Die Wertfestsetzung folgt aus §§ 40, 50 Abs. 1 Satz 1 FamGKG. Das in drei Monaten erzielte Nettoeinkommen der (geschiedenen) Ehegatten beträgt 14.400 €, so dass sich für zwei beschwerdegegenständliche Anrechte ein Verfahrenswert von 2.880 € ergibt.
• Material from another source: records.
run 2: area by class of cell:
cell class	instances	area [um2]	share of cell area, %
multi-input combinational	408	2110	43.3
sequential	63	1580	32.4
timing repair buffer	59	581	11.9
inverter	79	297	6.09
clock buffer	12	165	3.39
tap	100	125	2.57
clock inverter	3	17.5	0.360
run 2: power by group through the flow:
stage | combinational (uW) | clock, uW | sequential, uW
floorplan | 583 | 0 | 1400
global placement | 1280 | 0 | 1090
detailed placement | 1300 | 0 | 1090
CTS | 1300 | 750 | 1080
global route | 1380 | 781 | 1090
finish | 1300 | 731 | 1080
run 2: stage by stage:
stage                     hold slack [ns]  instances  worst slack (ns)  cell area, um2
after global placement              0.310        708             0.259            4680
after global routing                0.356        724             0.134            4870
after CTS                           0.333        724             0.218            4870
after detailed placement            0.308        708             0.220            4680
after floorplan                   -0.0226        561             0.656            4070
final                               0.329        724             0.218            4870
===== src/rtl/batch_spi_sender.sv =====
// rtl/batch_spi_sender.sv - double-buffered colour batch sender over a mode-0 SPI link
// Define BATCH_SPI_START_BYTE_EN to prefix every frame with START_BYTE.
module batch_spi_sender #(
  parameter int         BATCH_SIZE = 8,
  parameter int         CLK_DIV    = 2,
  parameter int         CS_GAP     = 2,
  parameter logic [7:0] START_BYTE = 8'hA5
) (
  input  logic                    I_rgb_clk,
  input  logic                    I_rst_n,
  input  logic                    I_batch_ready,
  input  logic [8*BATCH_SIZE-1:0] I_batch_color,
  output logic                    O_spi_sclk,
  output logic                    O_spi_mosi,
  output logic                    O_spi_cs_n,
  output logic                    O_busy,
  output logic                    O_overflow
);

`ifdef BATCH_SPI_START_BYTE_EN
  localparam int HDR = 8;
`else
  localparam int HDR = 0 * $bits(START_BYTE);
`endif
  localparam int N  = 8 * BATCH_SIZE + HDR;
  localparam int BW = $clog2(N + 8);
  localparam int DW = $clog2(CLK_DIV + CS_GAP);

  localparam logic [BW-1:0] LAST_BIT   = BW'(N - 1);
  localparam logic [DW-1:0] DIV_RELOAD = DW'(CLK_DIV - 1);
  localparam logic [DW-1:0] GAP_RELOAD = DW'(CS_GAP - 1);

  typedef enum logic [2:0] {IDLE, CS_SETUP, SHIFT, CS_HOLD, GAP} state_t;

  state_t                  state;
  logic                    pending_valid;
  logic [8*BATCH_SIZE-1:0] pending_data;
  logic [N-1:0]            shifter;
  logic [N-1:0]            load_word;
  logic [BW-1:0]           bit_cnt;
  logic [DW-1:0]           div_cnt;
  logic                    sclk_q;
  logic                    mosi_q;
  logic                    cs_n_q;
  logic                    overflow_q;
  logic                    take;

  // Byte 0 ends up in the top bits so the shifter always sends its MSB next.
  always_comb begin
    load_word = '0;
`ifdef BATCH_SPI_START_BYTE_EN
    load_word[N-1 -: 8] = START_BYTE;
`endif
    for (int i = 0; i < BATCH_SIZE; i++)
      load_word[N-1-HDR-8*i -: 8] = pending_data[8*i +: 8];
  end

  // Pending moves to the shifter from IDLE, or straight out of the last GAP cycle.
  assign take = pending_valid && ((state == IDLE) || (state == GAP && div_cnt == '0));

  always_ff @(posedge I_rgb_clk or negedge I_rst_n) begin
    if (!I_rst_n) begin
      state         <= IDLE;
      pending_valid <= 1'b0;
      pending_data  <= '0;
      shifter       <= '0;
      bit_cnt       <= '0;
      div_cnt       <= '0;
      sclk_q        <= 1'b0;
      mosi_q        <= 1'b0;
      cs_n_q        <= 1'b1;
      overflow_q    <= 1'b0;
    end else begin
      if (I_batch_ready) begin
        if (!pending_valid || take) begin
          pending_data  <= I_batch_color;
          pending_valid <= 1'b1;
        end else begin
          overflow_q <= 1'b1;
        end
      end else if (take) begin
        pending_valid <= 1'b0;
      end

      if (take) begin
        state   <= CS_SETUP;
        shifter <= load_word;
        mosi_q  <= load_word[N-1];
        cs_n_q  <= 1'b0;
        sclk_q  <= 1'b0;
        div_cnt <= DIV_RELOAD;
      end else begin
        case (state)
          IDLE: ;
          CS_SETUP: begin
            if (div_cnt == '0) begin
              state   <= SHIFT;
              sclk_q  <= 1'b1;
              bit_cnt <= '0;
              div_cnt <= DIV_RELOAD;
            end else begin
              div_cnt <= div_cnt - 1'b1;
            end
          end
          SHIFT: begin
            if (div_cnt != '0) begin
              div_cnt <= div_cnt - 1'b1;
            end else begin
              div_cnt <= DIV_RELOAD;
              if (!sclk_q) begin
                sclk_q <= 1'b1;
              end else if (bit_cnt == LAST_BIT) begin
                sclk_q <= 1'b0;
                state  <= CS_HOLD;
              end else begin
                sclk_q  <= 1'b0;
                shifter <= {shifter[N-2:0], shifter[N-1]};
                mosi_q  <= shifter[N-2];
                bit_cnt <= bit_cnt + 1'b1;
              end
            end
          end
          CS_HOLD: begin
            if (div_cnt == '0) begin
              state   <= GAP;
              cs_n_q  <= 1'b1;
              mosi_q  <= 1'b0;
              div_cnt <= GAP_RELOAD;
            end else begin
              div_cnt <= div_cnt - 1'b1;
            end
          end
          GAP: begin
            if (div_cnt == '0) state <= IDLE;
            else               div_cnt <= div_cnt - 1'b1;
          end
          default: state <= IDLE;
        endcase
      end
    end
  end

  assign O_spi_sclk = sclk_q;
  assign O_spi_mosi = mosi_q;
  assign O_spi_cs_n = cs_n_q;
  assign O_overflow = overflow_q;
  assign O_busy     = pending_valid | (state != IDLE);

endmodule


===== config.mk =====
export PLATFORM = sky130hd
export DESIGN_NAME = batch_spi_sender
export DESIGN_NICKNAME = d
export VERILOG_FILES = /design/src/rtl/batch_spi_sender.sv
export SDC_FILE = /design/constraint.sdc
export NUM_CORES = 1
export LEC_CHECK = 0
export ABC_AREA = 1
export ABC_CLOCK_PERIOD_IN_PS = 1900
export CORE_MARGIN = 2
export CORE_UTILIZATION = 57
export CTS_CLUSTER_DIAMETER = 200
export DETAILED_ROUTE_END_ITERATION = 8
export MAX_ROUTING_LAYER = met4
export PLACE_DENSITY = 0.8
export SYNTH_ARGS = -nofsm -noshare
export SYNTH_HDL_FRONTEND = slang
export SYNTH_SLANG_ARGS = --single-unit

===== constraint.sdc =====
create_clock -name I_rgb_clk -period 1.9 [get_ports I_rgb_clk]
set_input_delay 0.57 -clock I_rgb_clk [delete_from_list [all_inputs] [get_ports I_rgb_clk]]
set_output_delay 0.57 -clock I_rgb_clk [all_outputs]
set_load 0.05 [all_outputs]

==> impl_metrics.csv, run 1 <==
group,metric,value,unit
critical_path,crit_chain,"nor2_4, nand3_4, buf_6",
power,combPwrFrac,5.9,%
power,vdd_drop_max,0.765,mV
power,total_power,6.90,mW
place,port_buffers,71,
route,drt-initial-drc-count,430,
route,drt-pass1-iter-count,5,
power,p_sw,1.48,mW
route,drtAntennaViolNets,0,
synthesis,synth-seq-cells,145,
power,power.internal,5.42,mW
final_layout,area_growth,25.0,%
power,p_clk_share,46.4,%
grt,grt_max_degree,82,
timing,worst_clock_skew,0.00842,ns
route,wire_per_inst,14.1,um
route,dr_total_vias,5623,
grt,grt.overflow.total,0,
timing,max_slew_margin,67.1,%
synthesis,syn_nets,902,
critical_path,max_stage_delay,0.46,ns
critical_path,worstPathRequired,1.33,ns
die,core,11400,um^2
power,switching_share,21.5,%
clock_network,clk_latency,0.42,ns
die,start_util,58.5,%
critical_path,arrival,1.29,ns
grt,first_global_vias,5349,
final_layout,final_cell_area,8350,um^2
synthesis,syn_area,6680,um^2
clock_network,cts_root_buffer,"clkbuf_16",
clock_network,clock_sinks,145,
critical_path,startpoint_type,"flip-flop",
final_layout,drive_above_1_share,8.64,%
die,fp.dieW,112,um
die,die_h,112,um
clock_network,cts_tree,"built",
timing,fin_ws,0.0448,ns
power,pwr-share-seq,47.7,%
timing,setup_viol,0,
timing,tightest_slew,0.493,ns
timing,finalCritPeriodShare,97.6,%
synthesis,synth.avg_cell_area,8.02,um^2
die,io_pins,72,
route,viasPerCell,5.32,
critical_path,slowest_stage,"dfrtp_2",
place,place_ws,0.00879,ns
place,dpl.hpwl,8.83,mm
critical_path,worstSetupEndpointType,"output port",
clock_network,htreeDepth,4,
synthesis,synth_seq_area_share,54.4,%
final_layout,diodes,0,
flow_run,maxCapViolCount,0,
final_layout,nets,971,
critical_path,worstSetupPathType,"flip-flop to output port",
power,leakagePower,4.32,nW
clock_network,cts_buffers,17,
route,wl,14.9,mm
power,power.density,827,nW/um^2
clock_network,clockBufferDepth,2,
grt,grt_pass1_wl,24.2,mm
timing,max_clock_freq,539,MHz
place,globalplace.congestion,0.823,
grt,antenna_found_initial,0,
min_path,hp-class,"primary input to asynchronous set/reset pin",
timing,slew_viol_final,0,
synthesis,ys_types,28,
die,fp.dieArea,12600,um^2
grt,grt_util_all_layers,24.3,%
critical_path,critPathMaxFanout,5,
clock_network,path_clk_slew,0.06,ns
status,status,"complete, no violations",
timing,fin_crit,1.86,ns
place,dpl_cell_area,7590,um^2
timing,finalHoldViolations,0,
synthesis,synthCells,832,
synthesis,synth_warnings,0,
route,post-route-drc-count,0,
die,core.rowCount,39,
==> synth_stat cells <==
cell type / n / area (um^2)
inv_2: 1 / 3.75
nand3_1: 83 / 415
nand2_4: 1 / 11.3
inv_1: 81 / 304
nand2_2: 3 / 18.8
o211ai_1: 1 / 7.51
buf_4: 8 / 60.1
xor2_1: 2 / 17.5
buf_6: 6 / 67.6
nor2_2: 1 / 6.26
nor2_1: 75 / 282
and3_1: 1 / 6.26
o21bai_1: 3 / 22.5
nor3_2: 1 / 10.0
dfrtp_1: 144 / 3600
nand2_1: 247 / 927
o31ai_1: 1 / 7.51
nor2_4: 1 / 11.3
o21ai_0: 64 / 320
a211oi_1: 1 / 7.51
dfstp_2: 1 / 26.3
buf_1: 5 / 18.8
ha_1: 3 / 37.5
a21oi_1: 67 / 335
nand4_1: 1 / 6.26
clkbuf_1: 7 / 26.3
buf_2: 22 / 110
nor3_1: 1 / 5.00
==> layout by cell type (no fill, tap or decap), types with 2 or more instances in the layout <==
cell / n
nand2_1: 245
dfrtp_1: 141
nand3_1: 80
inv_1: 79
nor2_1: 75
a21oi_1: 67
clkdlybuf4s50_1: 65
o21ai_0: 64
clkbuf_16: 20
buf_4: 13
buf_12: 12
clkbuf_1: 6
nand2_2: 5
clkbuf_8: 5
nand3_4: 3
o21bai_1: 3
dfrtp_2: 3
nor2_4: 2
inv_2: 2
xor2_1: 2
ha_1: 2
clkinv_2: 2
buf_6: 2
==> power by group through the flow <==
stage / clock network, mW / registers [mW] / logic, mW
floorplan: 0 / 3.33 / 0.149
global placement: 0 / 3.34 / 0.392
detailed placement: 0 / 3.34 / 0.412
CTS: 3.23 / 3.29 / 0.416
global route: 3.36 / 3.30 / 0.468
finish: 3.20 / 3.29 / 0.411
==> area by class of cell <==
class	instances	area (um^2)
well taps	143	179
inverters	82	310
repair buffers	97	1130
flip-flops and latches	145	3630
clock inverters	4	47.5
fillers	837	3070
clock buffers	28	517
multi-input cells	558	2530
==> kinds of logic after synthesis <==
logic type	synth area share, %
simple gates	25.5
buf+inv	8.85
xor+xnor	0.262
fa+ha+maj	0.562
compound gates	10.5
flops	54.4
==> critical path: cells and delay by family, from the launching register on <==
family | cells | cell delay [ns]
DFF | 1 | 0.46
buffers and inverters | 1 | 0.17
and+or+nand+nor | 2 | 0.24
==> per-layer routing <==
layer	share of wire, %	vias up	GRT usage (%)
li1	-	2767	-
met1	43	2646	30.8
met2	49	174	38.6
met3	5.1	36	4.97
met4	2.6	0	9.92
met5	0	-	-
==> flip-flops by register name, indices dropped and copies added, names as in the netlist <==
| name | count |
|---|---|
| shifter | 64 |
| O_overflow | 1 |
| O_spi_mosi | 1 |
| pending_data | 64 |
| O_spi_cs_n | 1 |
| pending_valid | 1 |
| div_cnt | 2 |
| state | 3 |
| bit_cnt | 7 |
| O_spi_sclk | 1 |
==> timing repair <==
item,4_1_cts,5_1_grt
hold buffers,0,0
endpoints found under the setup margin,4,127
endpoints found under the hold margin,0,0
pin swaps,1,1
cloned,0,4
buffers inserted,2,3
resized for setup,6,14
==> per-stage QoR <==
stage	hold slack (ns)	TNS [ns]	util, %	std cells
2_1_floorplan	0.274	0	-	832
3_3_place_gp	0.458	0	66.4	1016
3_5_place_dp	0.459	0	66.4	1016
4_1_cts	0.0996	0	71.7	1050
5_1_grt	0.119	-0.0108	73.1	1057
6_report	0.0919	0	73.1	1057
==> final timing paths <==
path	startpoint	end	slack (ns)	depth (start not counted)
max in group asynchronous	I_rst_n	pending_data[29]	1.21	2
max reg2reg	bit_cnt[0]	shifter[63]	0.10	9
max	state[1]	O_busy	0.04	3
min reg2reg	pending_data[7]	pending_data[7]	0.47	2
min	I_rst_n	pending_data[46]	0.09	1
min in group I_rgb_clk	pending_data[7]	pending_data[7]	0.47	2
Note: power is estimated with default switching activity, not from simulation.
==> run 2, diff against run 1 <==
Settings changed: CORE_UTILIZATION 57 to 63, DONT_BUFFER_PORTS from default to 1, GPL_TIMING_DRIVEN from default to 0, PLACE_DENSITY 0.8 to 0.79.
==> impl_metrics.csv, run 2 (synthesis results as in run 1) <==
group,metric,value,unit
place,dpl_cell_area,6850,um^2
clock_network,clock_sinks,145,
die,die_h,107,um
timing,fin_ws,0.00780,ns
clock_network,path_clk_slew,0.06,ns
min_path,hp-class,"primary input to asynchronous set/reset pin",
final_layout,multi_input_area,2520,um^2
timing,worst_clock_skew,0.00680,ns
grt,grt_pass1_wl,26.2,mm
critical_path,critPathMaxFanout,4,
final_layout,drive_above_1_share,12.1,%
place,place_ws,-0.246,ns
final_layout,reg_top3,"pending_data: 64 flops, shifter: 64 flops, bit_cnt: 7 flops",
die,fp.dieW,107,um
route,viasPerCell,5.70,
critical_path,worstSetupPathType,"flip-flop to output port",
critical_path,arrival,1.32,ns
final_layout,final_cell_area,7700,um^2
final_layout,diodes,0,
die,core.rowCount,37,
timing,finalCritPeriodShare,99.6,%
final_layout,stdcell_count,1006,
route,post-route-drc-count,0,
critical_path,worstSetupEndpointType,"output port",
clock_network,cts_root_buffer,"clkbuf_8",
die,io_pins,72,
final_layout,nets,927,
final_layout,fillers,740,
final_layout,regArea,3630,um^2
clock_network,cts_tree,"built",
route,wire_per_inst,15.6,um
grt,first_global_vias,5583,
final_layout,post-route-util,74.6,%
route,drt-pass1-iter-count,5,
route,dr_total_vias,5736,
power,power.density,941,nW/um^2
flow_run,maxCapViolCount,0,
power,total_power,7.25,mW
grt,grt.overflow.total,0,
timing,tightest_slew,0.526,ns
place,globalplace.congestion,0.840,
timing,max_clock_freq,528,MHz
timing,setup_tns,0,ns
grt,grt_util_all_layers,30.3,%
critical_path,startpoint_type,"flip-flop",
timing,finalHoldViolations,145,
route,drt-initial-drc-count,520,
timing,fin_crit,1.89,ns
critical_path,worstPathRequired,1.33,ns
timing,timing.hold.ws,-0.272,ns
grt,grt_max_degree,146,
final_layout,area_growth,15.3,%
power,vdd_drop_max,0.581,mV
timing,max_slew_margin,64.9,%
timing,setup_viol,0,
die,core,10300,um^2
clock_network,clockBufferDepth,2,
timing,rsz0062_at_grt,"yes",
place,dpl.hpwl,9.70,mm
clock_network,htreeDepth,4,
die,fp.dieArea,11400,um^2
power,leakagePower,4.10,nW
die,start_util,64.7,%
clock_network,clk_latency,0.54,ns
status,status,"complete, but fails checks",
timing,slew_viol_final,0,
final_layout,final_cell_mix,"nand2_1 (246), dfrtp_1 (141), nand3_1 (81), inv_1 (80), nor2_1 (74)",
status,violations,"negative hold slack",
place,dp_cells,968,
route,wl,15.7,mm
place,port_buffers,0,
grt,antenna_found_initial,0,
clock_network,cts_buffers,17,
route,drtAntennaViolNets,0,
final_layout,final_common_cell,"nand2_1",
run 2: changes by cell type in the layout (fill, tap and decap cells not counted), sizes merged:
cell / before / now
clkdlybuf4s50: 65 / 0
buf: 29 / 41
bufinv: 1 / 6
clkinv: 2 / 4
clkinvlp: 1 / 3
clkbuf: 31 / 30
inv: 82 / 83
run 2: final timing paths:
path	cells after the start	slack [ns]	endpoint	from
setup reg to reg	10	0.09	pending_data[62]	div_cnt[0]
hold / removal	0	-0.27	div_cnt[0]	I_rst_n
min in group I_rgb_clk	2	0.15	pending_valid	I_batch_ready
max in group asynchronous	0	1.98	O_spi_cs_n	I_rst_n
hold reg to reg	2	0.50	shifter[38]	shifter[38]
setup / recovery	2	0.008	O_busy	state[0]
run 2: power breakdown:
part           switching, mW  internal (mW)  total (mW)
clock network           1.32           2.43        3.75
registers             0.0435           3.25        3.29
logic                  0.135         0.0717       0.207
total                   1.50           5.75        7.25
run 2: per-layer routing:
metal	routed length, um	track usage [%]	vias up
met5	0	-	-
met4	524	13.2	0
met3	829	6.26	50
met2	7850	48.4	209
met1	6480	37.9	2795
li1	-	-	2682
run 2: layout make-up:
| class | count | area share (%) |
|---|---|---|
| Buffer | 48 | 4.79 |
| Clock buffer | 18 | 5.56 |
| Clock inverter | 14 | 3.06 |
| Inverter | 82 | 4.00 |
| Multi-Input combinational cell | 558 | 32.7 |
| Sequential cell | 145 | 47.2 |
| Tap cell | 136 | 2.21 |
| Timing Repair Buffer | 5 | 0.488 |
run 2: critical path, cell delays in order (launching register included):
cell     delay, ns
dfrtp_2       0.45
nor2_4        0.15
nand3_4       0.19
run 2: repair_timing:
action,4_1_cts,5_1_grt
setup buffers,0,5
endpoints found under the hold margin,145,145
gates cloned,1,0
gates resized for setup,34,30
pin swaps,1,3
setup endpoints to repair,138,139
Die Rechtsbeschwerde ist nicht zuzulassen, weil die Rechtssache keine grundsätzliche Bedeutung hat und weder die Fortbildung des Rechts noch die Sicherung einer einheitlichen Rechtsprechung eine Entscheidung des Rechtsbeschwerdegerichts erfordern (§ 70 Abs. 2 FamFG). Grundsatzbedeutung hat eine Sache nach ständiger höchstrichterlicher Rechtsprechung, wenn sie eine entscheidungserhebliche, klärungsbedürftige und klärungsfähige Rechtsfrage aufwirft, die sich in einer unbestimmten Vielzahl von Fällen stellen kann. Klärungsbedürftig ist eine Rechtsfrage insbesondere dann, wenn sie vom Bundesgerichtshof bisher nicht entschieden worden ist und von einigen Oberlandesgerichten unterschiedlich beantwortet wird oder wenn dazu in der Literatur unterschiedliche Meinungen vertreten werden (BGH, Beschluss vom 29. September 2018 – XII ZA 10/18 – juris Rn. 3 mwN). Die betreffende Rechtsfrage muss also umstritten sein (vgl. BGH Beschluss vom 10. Dezember 2003 – IV ZR 319/02 – juris Rn. 16). Dies ist hier nicht der Fall. Soweit ersichtlich, wird bislang weder in Rechtsprechung noch Literatur die Auffassung vertreten, dass ein Grundrenten-Anrecht auch dann ausgleichsreif ist, wenn die ausgleichsberechtigte Person aus diesem Anrecht wegen der Einkommensanrechnung nach § 97a Abs. 4 Satz 2 und 3 SGB VI sehr wahrscheinlich keine Rentenzahlungen wird erhalten können. Eine Entscheidung des Rechtsbeschwerdegerichts zur Fortbildung des Rechts ist ebenfalls nicht erforderlich. Denn ein Anlass, Leitsätze für die Auslegung von Gesetzesbestimmungen oder materiellen oder formellen Rechts aufzustellen oder Gesetzeslücken auszufüllen, besteht nur dann, wenn es für die rechtliche Beurteilung typischer oder verallgemeinerungsfähiger Lebenssachverhalte an einer richtungweisenden Orientierungshilfe ganz oder teilweise fehlt (BGH, Beschluss vom 29. November 2006 – XII ZR 175/04 – juris Rn. 2). Es ist unzweifelhaft, dass der Ausgleich eines Anrechts nach § 19 Abs. 2 Nr. 3 VersAusglG unwirtschaftlich ist, wenn er sich voraussichtlich nicht zugunsten der ausgleichsberechtigten Person auswirken wird (vgl. BT-Drucksache 10/10144, S. 62). Die Frage, ob diese Voraussetzungen vorliegen, ist im jeweiligen Einzelfall zu entscheiden und keinem verallgemeinerungsfähigen Rechtssatz zugänglich.